**How to complete this task**
Each line in the data holding "count" should be listed.

Saved entries:
_ _ _ _

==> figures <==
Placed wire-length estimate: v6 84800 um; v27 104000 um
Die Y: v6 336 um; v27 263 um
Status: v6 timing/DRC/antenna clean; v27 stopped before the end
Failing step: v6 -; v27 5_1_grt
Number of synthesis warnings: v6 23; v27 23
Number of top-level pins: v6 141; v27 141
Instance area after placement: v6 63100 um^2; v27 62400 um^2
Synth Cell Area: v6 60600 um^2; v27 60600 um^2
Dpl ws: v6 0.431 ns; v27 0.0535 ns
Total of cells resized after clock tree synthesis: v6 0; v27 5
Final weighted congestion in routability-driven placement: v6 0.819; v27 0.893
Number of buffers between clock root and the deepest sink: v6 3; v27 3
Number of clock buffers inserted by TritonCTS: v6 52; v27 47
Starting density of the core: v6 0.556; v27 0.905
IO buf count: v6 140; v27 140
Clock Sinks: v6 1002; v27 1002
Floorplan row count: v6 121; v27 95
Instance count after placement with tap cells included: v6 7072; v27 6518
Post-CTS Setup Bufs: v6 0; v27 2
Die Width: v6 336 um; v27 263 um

_ _ _ _

**Response area**
IO buf count: v6 140; v27 140
Floorplan row count: v6 121; v27 95
Instance count after placement with tap cells included: v6 7072; v27 6518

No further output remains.